WORK INSTRUCTION. Look through the entries below and extract exactly the lines from the one containing "- The first global-routing" through the one containing "- The routed via", ends included.

Top of AVAILABLE RECORDS

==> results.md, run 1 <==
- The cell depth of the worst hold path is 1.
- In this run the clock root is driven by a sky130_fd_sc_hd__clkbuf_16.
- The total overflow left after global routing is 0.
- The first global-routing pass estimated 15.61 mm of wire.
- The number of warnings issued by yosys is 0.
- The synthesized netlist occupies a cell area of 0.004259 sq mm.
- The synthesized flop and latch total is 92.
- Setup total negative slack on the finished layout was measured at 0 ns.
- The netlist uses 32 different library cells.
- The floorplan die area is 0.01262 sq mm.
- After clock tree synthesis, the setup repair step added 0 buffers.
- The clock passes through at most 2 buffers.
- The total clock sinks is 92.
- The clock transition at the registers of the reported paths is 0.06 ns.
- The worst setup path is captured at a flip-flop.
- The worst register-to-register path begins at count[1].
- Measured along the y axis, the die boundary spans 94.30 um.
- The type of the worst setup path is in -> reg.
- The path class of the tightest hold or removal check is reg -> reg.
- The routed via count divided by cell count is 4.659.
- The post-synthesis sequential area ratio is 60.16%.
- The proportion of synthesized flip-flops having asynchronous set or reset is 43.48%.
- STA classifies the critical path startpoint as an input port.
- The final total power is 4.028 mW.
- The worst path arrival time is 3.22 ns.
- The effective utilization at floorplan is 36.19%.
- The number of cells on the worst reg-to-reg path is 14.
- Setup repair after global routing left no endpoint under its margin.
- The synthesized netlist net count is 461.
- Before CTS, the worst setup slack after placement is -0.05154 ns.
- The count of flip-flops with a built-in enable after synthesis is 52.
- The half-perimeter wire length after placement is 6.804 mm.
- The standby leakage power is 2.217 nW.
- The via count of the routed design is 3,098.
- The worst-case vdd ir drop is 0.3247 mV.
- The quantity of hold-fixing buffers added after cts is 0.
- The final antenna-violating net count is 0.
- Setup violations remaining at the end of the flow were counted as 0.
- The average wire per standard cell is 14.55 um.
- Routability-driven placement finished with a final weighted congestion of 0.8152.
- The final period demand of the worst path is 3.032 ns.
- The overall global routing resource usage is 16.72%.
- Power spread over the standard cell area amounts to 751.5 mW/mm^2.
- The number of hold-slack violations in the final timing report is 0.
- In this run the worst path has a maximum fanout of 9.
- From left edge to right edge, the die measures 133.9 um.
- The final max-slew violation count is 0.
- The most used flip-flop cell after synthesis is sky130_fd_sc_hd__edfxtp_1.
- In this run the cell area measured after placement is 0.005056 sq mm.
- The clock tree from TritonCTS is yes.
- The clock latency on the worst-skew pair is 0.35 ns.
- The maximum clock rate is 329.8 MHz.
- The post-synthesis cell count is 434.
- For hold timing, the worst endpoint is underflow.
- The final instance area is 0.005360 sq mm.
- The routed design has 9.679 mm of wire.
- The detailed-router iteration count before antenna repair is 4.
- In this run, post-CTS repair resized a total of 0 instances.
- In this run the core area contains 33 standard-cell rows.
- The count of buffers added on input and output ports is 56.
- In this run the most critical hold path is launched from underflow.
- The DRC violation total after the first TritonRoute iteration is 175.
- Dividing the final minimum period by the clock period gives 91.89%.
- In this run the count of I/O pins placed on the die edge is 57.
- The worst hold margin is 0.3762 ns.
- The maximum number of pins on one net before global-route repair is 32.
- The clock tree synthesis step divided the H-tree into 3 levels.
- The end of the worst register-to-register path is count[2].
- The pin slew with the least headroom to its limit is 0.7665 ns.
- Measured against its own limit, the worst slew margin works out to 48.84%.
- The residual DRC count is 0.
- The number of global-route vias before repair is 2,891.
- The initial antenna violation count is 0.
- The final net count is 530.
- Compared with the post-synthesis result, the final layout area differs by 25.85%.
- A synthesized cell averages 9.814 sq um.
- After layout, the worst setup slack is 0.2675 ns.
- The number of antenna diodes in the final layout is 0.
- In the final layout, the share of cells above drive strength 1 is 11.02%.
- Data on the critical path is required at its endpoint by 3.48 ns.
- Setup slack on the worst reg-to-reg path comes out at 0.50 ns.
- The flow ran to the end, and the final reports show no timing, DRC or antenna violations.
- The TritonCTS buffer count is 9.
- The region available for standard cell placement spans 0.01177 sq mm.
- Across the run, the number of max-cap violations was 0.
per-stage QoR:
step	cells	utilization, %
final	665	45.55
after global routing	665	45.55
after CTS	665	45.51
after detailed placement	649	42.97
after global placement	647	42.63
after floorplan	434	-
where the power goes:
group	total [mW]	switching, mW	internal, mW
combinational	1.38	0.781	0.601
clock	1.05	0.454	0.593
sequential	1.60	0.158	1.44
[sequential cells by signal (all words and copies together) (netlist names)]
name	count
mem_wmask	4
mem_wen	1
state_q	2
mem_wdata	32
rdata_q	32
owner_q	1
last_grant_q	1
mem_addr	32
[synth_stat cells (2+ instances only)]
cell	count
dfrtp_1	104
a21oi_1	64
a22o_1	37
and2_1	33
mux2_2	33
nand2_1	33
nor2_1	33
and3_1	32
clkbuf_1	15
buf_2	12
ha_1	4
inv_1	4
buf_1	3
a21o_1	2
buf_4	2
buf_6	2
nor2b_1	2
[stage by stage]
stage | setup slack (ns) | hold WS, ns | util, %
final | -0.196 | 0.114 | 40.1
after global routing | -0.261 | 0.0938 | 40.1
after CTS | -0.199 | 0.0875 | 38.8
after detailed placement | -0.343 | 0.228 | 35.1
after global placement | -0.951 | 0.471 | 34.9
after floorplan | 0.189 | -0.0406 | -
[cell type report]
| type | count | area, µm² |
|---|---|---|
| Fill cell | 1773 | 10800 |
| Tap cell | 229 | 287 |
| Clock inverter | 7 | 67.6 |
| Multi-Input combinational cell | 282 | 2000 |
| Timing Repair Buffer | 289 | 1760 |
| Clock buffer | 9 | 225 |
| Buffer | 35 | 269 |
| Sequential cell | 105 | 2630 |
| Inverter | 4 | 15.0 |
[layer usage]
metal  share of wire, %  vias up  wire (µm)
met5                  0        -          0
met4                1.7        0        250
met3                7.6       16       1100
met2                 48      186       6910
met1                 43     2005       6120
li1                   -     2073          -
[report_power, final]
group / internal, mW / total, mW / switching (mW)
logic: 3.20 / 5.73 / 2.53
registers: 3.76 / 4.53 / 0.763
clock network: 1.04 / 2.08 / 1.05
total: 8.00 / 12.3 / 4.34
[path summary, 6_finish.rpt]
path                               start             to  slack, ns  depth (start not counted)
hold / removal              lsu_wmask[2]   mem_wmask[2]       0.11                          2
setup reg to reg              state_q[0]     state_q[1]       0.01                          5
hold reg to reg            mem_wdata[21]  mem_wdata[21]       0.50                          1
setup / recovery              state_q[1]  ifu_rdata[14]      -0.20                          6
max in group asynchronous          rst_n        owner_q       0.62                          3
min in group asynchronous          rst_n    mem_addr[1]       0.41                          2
## src/rtl/clock_sel_ctrl.sv

```systemverilog
// Request-side sequencer for the glitch-free 800/500/1000 MHz clock switch select.
// Defining CLOCK_SEL_QUEUE_EN adds a one-deep pending request slot.
module clock_sel_ctrl #(
   parameter int         SETTLE_CYC = 16,
   parameter logic [1:0] RST_SEL    = 2'b00
) (
   input  logic       clk_ref,
   input  logic       rst_clk_n,
   input  logic       req_valid,
   input  logic [1:0] req_sel,
   output logic       req_ready,
   input  logic       sel_lock,
   output logic [1:0] clk_sel,
   output logic       busy,
   output logic       switch_done
);

   localparam int               CNT_W     = $clog2(SETTLE_CYC + 1);
   localparam logic [CNT_W-1:0] CNT_LOAD  = CNT_W'(SETTLE_CYC - 1);
   localparam logic [CNT_W-1:0] CNT_ONE   = CNT_W'(1);
   // The switch has no fourth source, so an out-of-range reset value maps to 1000 MHz.
   localparam logic [1:0]       RST_SEL_N = (RST_SEL == 2'b11) ? 2'b10 : RST_SEL;

   typedef enum logic [1:0] {
      IDLE   = 2'd0,
      SETTLE = 2'd1,
      DONE   = 2'd2
   } state_t;

   state_t           state_reg;
   logic [CNT_W-1:0] cnt_reg;
   logic [1:0]       req_sel_norm;
   logic             accept;
   logic             launch_en;
   logic [1:0]       launch_sel;

   assign req_sel_norm = (req_sel == 2'b11) ? 2'b10 : req_sel;
   assign accept       = req_valid & req_ready;

`ifdef CLOCK_SEL_QUEUE_EN
   logic       slot_full_reg;
   logic [1:0] slot_sel_reg;
   logic       slot_fill;

   // The slot is always drained in DONE, so it is empty whenever the FSM is idle.
   assign req_ready = ((state_reg == IDLE) | ~slot_full_reg) & ~sel_lock;
   assign slot_fill = accept & (state_reg == SETTLE);

   always_comb begin
      launch_en  = 1'b0;
      launch_sel = req_sel_norm;
      case (state_reg)
         IDLE: launch_en = accept;
         DONE: begin
            if (slot_full_reg) begin
               launch_en  = 1'b1;
               launch_sel = slot_sel_reg;
            end else begin
               launch_en  = accept;
            end
         end
         default: launch_en = 1'b0;
      endcase
   end

   always_ff @(posedge clk_ref or negedge rst_clk_n) begin
      if (!rst_clk_n) begin
         slot_full_reg <= 1'b0;
         slot_sel_reg  <= RST_SEL_N;
      end else if (slot_fill) begin
         slot_full_reg <= 1'b1;
         slot_sel_reg  <= req_sel_norm;
      end else if (state_reg == DONE) begin
         slot_full_reg <= 1'b0;
      end
   end
`else
   assign req_ready  = (state_reg == IDLE) & ~sel_lock;
   assign launch_en  = accept;
   assign launch_sel = req_sel_norm;
`endif

   always_ff @(posedge clk_ref or negedge rst_clk_n) begin
      if (!rst_clk_n) begin
         state_reg   <= IDLE;
         cnt_reg     <= '0;
         clk_sel     <= RST_SEL_N;
         busy        <= 1'b0;
         switch_done <= 1'b0;
      end else begin
         switch_done <= 1'b0;
         case (state_reg)
            SETTLE: begin
               if (cnt_reg == '0) begin
                  state_reg   <= DONE;
                  busy        <= 1'b0;
                  switch_done <= 1'b1;
               end else begin
                  cnt_reg <= cnt_reg - CNT_ONE;
               end
            end
            default: state_reg <= IDLE;
         endcase

         // A launch only happens from IDLE or DONE, never while a window is settling.
         if (launch_en) begin
            if (launch_sel != clk_sel) begin
               clk_sel   <= launch_sel;
               state_reg <= SETTLE;
               busy      <= 1'b1;
               cnt_reg   <= CNT_LOAD;
            end else begin
               state_reg   <= DONE;
               switch_done <= 1'b1;
            end
         end
      end
   end

   a_sel_legal: assert property (@(posedge clk_ref) disable iff (!rst_clk_n)
      clk_sel != 2'b11);

   a_busy_settle: assert property (@(posedge clk_ref) disable iff (!rst_clk_n)
      busy == (state_reg == SETTLE));

   a_sel_hold: assert property (@(posedge clk_ref) disable iff (!rst_clk_n)
      !launch_en |=> $stable(clk_sel));

endmodule

```

## config.mk

```make
export PLATFORM = sky130hd
export DESIGN_NAME = clock_sel_ctrl
export DESIGN_NICKNAME = d
export VERILOG_FILES = /design/src/rtl/clock_sel_ctrl.sv
export SDC_FILE = /design/constraint.sdc
export NUM_CORES = 1
export LEC_CHECK = 0
export CORE_AREA = 4 4 41 43
export CTS_CLUSTER_SIZE = 30
export DETAILED_ROUTE_END_ITERATION = 6
export DIE_AREA = 0 0 45 47
export HOLD_SLACK_MARGIN = 0.08
export PLACE_DENSITY = 0.7
export SLEW_MARGIN = 15
export SYNTH_ARGS = -nofsm -noshare
export SYNTH_HDL_FRONTEND = slang
export SYNTH_SLANG_ARGS = --single-unit
```

## constraint.sdc

```tcl
create_clock -name clk_ref -period 1.9 [get_ports clk_ref]
set_input_delay 0.38 -clock clk_ref [delete_from_list [all_inputs] [get_ports clk_ref]]
set_output_delay 0.38 -clock clk_ref [all_outputs]
set_load 0.01 [all_outputs]
```

Word-level counts from Yosys, hierarchy flattened. Index checks and enable logic that the tools add are counted. Widths: inputs -> output; s select.

Muxes and demuxes: 17. Bitwise logic cells: 3. Add/subtract/negate cells: 1. Eq/ne operators: 4. Reduce and logical (&&, ||, !) cells: 3.

Operators with widths (number): $mux 5 (4); $mux 2 (5); $mux 1 (8); $logic_not 5->1 (1); $sub 5x1->5 const B (1); $ne 3x3->1 const B (1); $and 1x1->1 (2); $eq 2x1->1 const B (1); $eq 2x2->1 const B (1); $logic_not 2->1 (1); $ne 2x2->1 (1); $reduce_and 2->1 (1); $not 1->1 (1).

Logic and storage cells: 33. Output and inout bits: 5. Register bits: 11.

Logic depth before layout (Yosys ltp).
Depth after elaboration: 5. Depth in mapped cells: 5. Gate-level depth less buffers: 5.

Worst setup path before layout. OpenSTA, ideal clock, no wires.

Path type: register to register. Start point: reg state_reg[0]. End point: reg cnt_reg[4]. Buffers on the path: 1. Setup time: 0.136 ns. Cell stages (with the launch flop): 5. Required time: 1.764 ns. Path slack: 0.288 ns. Arrival time: 1.476 ns. Cells stage by stage: dfrtp_1 or4b_1 buf_2 a221o_1 nor2b_4.

Word-level cells in the longest chain between the ends: 4. Elaborated cells on any way between the ends: 7. Those cells by class: 1 x eq/ne; 3 x mux; 2 x bitwise; 1 x reduce/logical.

RTL lines: from (decl) (RTL line 30) `state_t state_reg;`; from (signal assigned) (RTL line 85) `state_reg <= IDLE;`; from (signal assigned) (RTL line 95) `state_reg <= DONE;`; from (signal assigned) (RTL line 102) `default: state_reg <= IDLE;`; $eq 2x1->1 / $logic_not 2->1 (equally long branches) (RTL line 92, 78); $mux 5 / $and 1x1->1 (equally long branches) (RTL line 92, 78); $mux 5 / $and 1x1->1 (equally long branches) (RTL line 107, 38); $mux 5 * (RTL line 106) `if (launch_en) begin`; to (signal assigned) (RTL line 99) `cnt_reg <= cnt_reg - CNT_ONE;`; to (decl) (RTL line 31) `logic [CNT_W-1:0] cnt_reg;`.

Every way passes the cells marked *; elsewhere a longest branch is shown, timed or not. A chain may end at the register's enable or synchronous reset.

Worst setup path after layout.
Start point: reg cnt_reg[0]. End point: reg cnt_reg[0].

Word-level cells in the longest chain between the ends: 5. Elaborated cells on any way between the ends: 6. Those cells by class: 1 x add/sub; 4 x mux; 1 x reduce/logical.

RTL lines: $sub 5x1->5 / $logic_not 5->1 (equally long branches) (RTL line 99, 94); $mux 5 (RTL line 94) `if (cnt_reg == '0) begin`; $mux 5 * (RTL line 92) `case (state_reg)`; $mux 5 (RTL line 107) `if (launch_sel != clk_sel) begin`; $mux 5 * (RTL line 106).

Marked as above.

==> results <==
- The detailed router finished its first iteration with 11 violations.
- In this run the power density over the cells is approximately 1500 nW/um2.
- The max-slew violation total from the final report is 0.
- The total number of placement rows is 13.
- The core region area is 1300 um2.
- The die covers 2120 um2.
- The worst setup path is captured at a register.
- The number of synthesized flops with an enable pin is 0.
- The area growth from synthesis to layout is 26.8%.
- Including well taps, the total number of placed cells is 76.
- The worst-margin pin slew is between 0.5 and 0.6 ns.
- CTS built an H-tree with a depth of 1.
- The number of antenna violations at the first check in global routing came to 0.
- Data on the critical path is required at its endpoint by slightly above 2 ns.
- After synthesis, flip-flops and latches occupy approximately 50% of the total area.
- Routability-driven placement finished with a final weighted congestion of 0.847.
- The register clock-pin slew on the reported worst setup and hold paths is around 0.070 ns.
- The initial cell density of the core is 41.9%.
- Wires add up to 1140 um.
- The library cells used most frequently in the layout, excluding fill and tap cells, are 11 x sky130_fd_sc_hd__dfrtp_1, 9 x sky130_fd_sc_hd__clkdlybuf4s50_1, 6 x sky130_fd_sc_hd__o21ai_0.
- The x dimension of the die is 45 um.
- The run finished with clean final reports.
- The detail-routed via count per cell is 5.66.
- The number of port buffers is 10.
- The number of global-route vias before repair was 438.
- Before antenna repair, the detailed router went through 3 iterations.
- The mean post-synth cell area is 10.5 um2.
- The number of distinct library cell variants in the gate-level netlist after synthesis is 27.
- After detailed routing, the number of remaining DRC violations is 0.
- The count of pins on the block boundary is 11.
- The warning count from the yosys run is 0.
- Max-cap violations in this run came to 0.
- The upper clock frequency limit is 581 MHz.
- Counting every sink on the clock net gives 11.
- For this run, the post-layout net count is 73.
- In this run the power spent charging and discharging nets is 398 uW.
- The longest clock path from root to sink contains 2 buffers.
- In this run the tightest slew margin relative to its limit is 65.6%.
- The buffer type at the clock tree root is sky130_fd_sc_hd__clkbuf_4.
- After synthesis, the share of flip-flops with an asynchronous set or reset is 100%.
- The cell area that synthesis handed to floorplanning was between 500 and 600 um2.
- The first-pass GRT wire length is 1970 um.
- Counting every net in the synthesized netlist gives just under 60.
- Internal power comes to ~640 uW.
- Data arrives at the worst endpoint at between 1.5 and 2 ns.
- Of the total power, the share spent switching nets is 38.5%.
- The dominant register cell in the synthesized netlist is sky130_fd_sc_hd__dfrtp_1.
- The clock skew after layout is roughly 0.0018 ns.
- Before CTS, the worst setup slack after placement is -0.0493 ns.
- The overall global routing resource usage is 13.7%.
- The library cell used most frequently in the layout, excluding fill and tap cells, is sky130_fd_sc_hd__dfrtp_1.
- The worst hold slack after final layout is ~0.44 ns.
- In the finished design, the share of the clock period the worst path needs comes to 90.5%.
- The flip-flop and latch count after synthesis is 11.
- The final hold violation count is 0.
- Along the worst path, the maximum fanout reaches 5.
- The repair_antennas step left the layout with diodes totalling 0.
- Setup repair after global routing left no endpoint under its margin.
- Setup total negative slack on the finished layout was measured at 0 ns.
- The final critical-path required period is 1.72 ns.
- The min-delay analysis places its worst path in the category in2async.
- The clock network power share is approximately 16%.
- Sequential cells burn 41.1% of the power.
- The layout cell share with drive strength beyond 1 is a little over a tenth.
- In this run, CTS created clock tree buffers numbering 3.
- The register with the most flip-flops in the layout has 5 of them.
- The reported leakage power is 0.000306 uW.
- Across the VDD grid, the largest voltage drop is 0.000640 V.
- The setup path with the least slack is of type reg2reg.
- The detail route stage leaves a number of antenna-violating nets equal to 0.
- Setup violations remaining at the end of the flow were counted as 0.
- The HPWL after detailed placement is 803 um.
- Clock latency on the worst-skew pair, taken at its later pin, is 0.28 ns.
- The vertical extent of the die is 47 um.
- The post-layout instance count excluding filler cells is 80.
- Entering global routing, the biggest net connects 12 pins.
- STA classifies the critical path startpoint as a register.
- The proportion of power drawn by combinational gates is 42.4%.
- The synthesized instance count is 52.
- In the final routed layout, each cell accounts on average for 14.3 um.
- The number of vias in the routed layout is 453.
- Global routing finished with a remaining overflow of 0.
- TritonCTS built the clock tree.
- Setup slack closes at ~0.18 ns.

Bottom of AVAILABLE RECORDS

EXERCISE RESULT.
- The first global-routing pass estimated 15.61 mm of wire.
- The number of warnings issued by yosys is 0.
- The synthesized netlist occupies a cell area of 0.004259 sq mm.
- The synthesized flop and latch total is 92.
- Setup total negative slack on the finished layout was measured at 0 ns.
- The netlist uses 32 different library cells.
- The floorplan die area is 0.01262 sq mm.
- After clock tree synthesis, the setup repair step added 0 buffers.
- The clock passes through at most 2 buffers.
- The total clock sinks is 92.
- The clock transition at the registers of the reported paths is 0.06 ns.
- The worst setup path is captured at a flip-flop.
- The worst register-to-register path begins at count[1].
- Measured along the y axis, the die boundary spans 94.30 um.
- The type of the worst setup path is in -> reg.
- The path class of the tightest hold or removal check is reg -> reg.
- The routed via count divided by cell count is 4.659.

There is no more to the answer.